#### [Task objective]
Using the data below, copy every line that contains the word "cycle".

Stored data entries:
== == ==
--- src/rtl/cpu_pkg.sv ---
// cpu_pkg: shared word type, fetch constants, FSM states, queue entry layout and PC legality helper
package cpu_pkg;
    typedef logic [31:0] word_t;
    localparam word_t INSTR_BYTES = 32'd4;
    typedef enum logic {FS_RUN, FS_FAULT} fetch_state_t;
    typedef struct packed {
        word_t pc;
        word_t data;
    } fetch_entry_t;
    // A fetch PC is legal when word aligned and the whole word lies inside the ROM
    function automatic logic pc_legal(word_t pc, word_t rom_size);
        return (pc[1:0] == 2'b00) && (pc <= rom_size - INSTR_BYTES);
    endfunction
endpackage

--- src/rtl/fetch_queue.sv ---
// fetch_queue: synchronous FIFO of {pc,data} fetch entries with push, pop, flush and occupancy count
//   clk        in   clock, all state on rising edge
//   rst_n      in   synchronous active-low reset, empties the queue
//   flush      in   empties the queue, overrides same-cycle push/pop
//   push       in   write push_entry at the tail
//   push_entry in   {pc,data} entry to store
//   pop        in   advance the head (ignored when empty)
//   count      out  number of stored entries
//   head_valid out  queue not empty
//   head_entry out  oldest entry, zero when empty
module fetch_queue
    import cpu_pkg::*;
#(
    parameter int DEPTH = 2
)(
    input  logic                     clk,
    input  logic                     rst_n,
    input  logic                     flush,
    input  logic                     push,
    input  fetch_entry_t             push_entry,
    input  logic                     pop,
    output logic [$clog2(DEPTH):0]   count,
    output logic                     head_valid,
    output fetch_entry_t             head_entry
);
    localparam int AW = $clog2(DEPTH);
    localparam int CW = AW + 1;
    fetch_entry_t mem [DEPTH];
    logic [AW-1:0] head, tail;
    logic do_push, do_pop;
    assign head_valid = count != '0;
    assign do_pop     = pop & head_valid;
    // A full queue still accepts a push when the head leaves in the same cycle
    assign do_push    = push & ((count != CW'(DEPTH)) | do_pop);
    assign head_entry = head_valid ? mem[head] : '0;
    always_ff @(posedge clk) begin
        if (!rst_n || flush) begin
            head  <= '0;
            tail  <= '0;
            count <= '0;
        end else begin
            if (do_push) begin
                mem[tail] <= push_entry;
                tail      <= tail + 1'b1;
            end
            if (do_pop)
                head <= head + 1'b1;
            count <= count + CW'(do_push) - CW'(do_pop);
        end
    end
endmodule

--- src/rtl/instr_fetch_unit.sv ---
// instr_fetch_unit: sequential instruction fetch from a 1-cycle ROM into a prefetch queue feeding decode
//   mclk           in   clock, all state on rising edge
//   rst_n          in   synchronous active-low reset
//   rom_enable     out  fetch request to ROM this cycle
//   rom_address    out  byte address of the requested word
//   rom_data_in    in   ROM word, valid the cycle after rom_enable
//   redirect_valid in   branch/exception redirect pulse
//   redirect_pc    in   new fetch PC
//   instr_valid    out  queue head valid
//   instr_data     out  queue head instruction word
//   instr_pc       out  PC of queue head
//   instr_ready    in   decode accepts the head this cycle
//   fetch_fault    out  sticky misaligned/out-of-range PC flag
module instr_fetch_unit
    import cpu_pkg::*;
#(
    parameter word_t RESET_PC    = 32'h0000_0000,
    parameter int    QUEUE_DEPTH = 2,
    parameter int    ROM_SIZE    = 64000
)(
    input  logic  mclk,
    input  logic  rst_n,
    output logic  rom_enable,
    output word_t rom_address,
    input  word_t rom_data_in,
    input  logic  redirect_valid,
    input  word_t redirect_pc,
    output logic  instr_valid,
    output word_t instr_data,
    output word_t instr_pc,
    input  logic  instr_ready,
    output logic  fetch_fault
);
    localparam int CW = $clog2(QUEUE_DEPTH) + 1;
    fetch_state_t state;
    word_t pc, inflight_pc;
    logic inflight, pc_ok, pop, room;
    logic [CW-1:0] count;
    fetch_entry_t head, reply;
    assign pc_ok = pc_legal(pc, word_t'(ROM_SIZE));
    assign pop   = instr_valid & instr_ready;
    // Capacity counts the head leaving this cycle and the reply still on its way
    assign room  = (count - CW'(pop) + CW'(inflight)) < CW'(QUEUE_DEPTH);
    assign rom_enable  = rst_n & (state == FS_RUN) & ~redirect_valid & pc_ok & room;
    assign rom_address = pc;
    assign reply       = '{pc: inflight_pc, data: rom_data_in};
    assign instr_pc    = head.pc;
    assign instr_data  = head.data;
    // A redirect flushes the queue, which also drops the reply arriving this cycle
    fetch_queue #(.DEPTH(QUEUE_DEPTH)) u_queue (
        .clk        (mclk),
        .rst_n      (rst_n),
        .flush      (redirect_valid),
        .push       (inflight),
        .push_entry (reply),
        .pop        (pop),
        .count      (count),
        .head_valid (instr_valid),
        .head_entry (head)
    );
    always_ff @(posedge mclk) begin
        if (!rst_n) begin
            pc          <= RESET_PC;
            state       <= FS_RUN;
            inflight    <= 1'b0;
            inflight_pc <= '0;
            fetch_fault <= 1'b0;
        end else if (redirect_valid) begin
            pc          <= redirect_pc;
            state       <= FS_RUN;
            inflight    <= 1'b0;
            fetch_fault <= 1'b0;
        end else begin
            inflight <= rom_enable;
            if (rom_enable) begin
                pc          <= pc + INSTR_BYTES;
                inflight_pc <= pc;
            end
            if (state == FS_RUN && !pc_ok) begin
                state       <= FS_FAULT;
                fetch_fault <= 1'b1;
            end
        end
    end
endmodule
== == ==
#### [Solution]
//   flush      in   empties the queue, overrides same-cycle push/pop
    // A full queue still accepts a push when the head leaves in the same cycle
// instr_fetch_unit: sequential instruction fetch from a 1-cycle ROM into a prefetch queue feeding decode
//   rom_enable     out  fetch request to ROM this cycle
//   rom_data_in    in   ROM word, valid the cycle after rom_enable
//   instr_ready    in   decode accepts the head this cycle
    // Capacity counts the head leaving this cycle and the reply still on its way
    // A redirect flushes the queue, which also drops the reply arriving this cycle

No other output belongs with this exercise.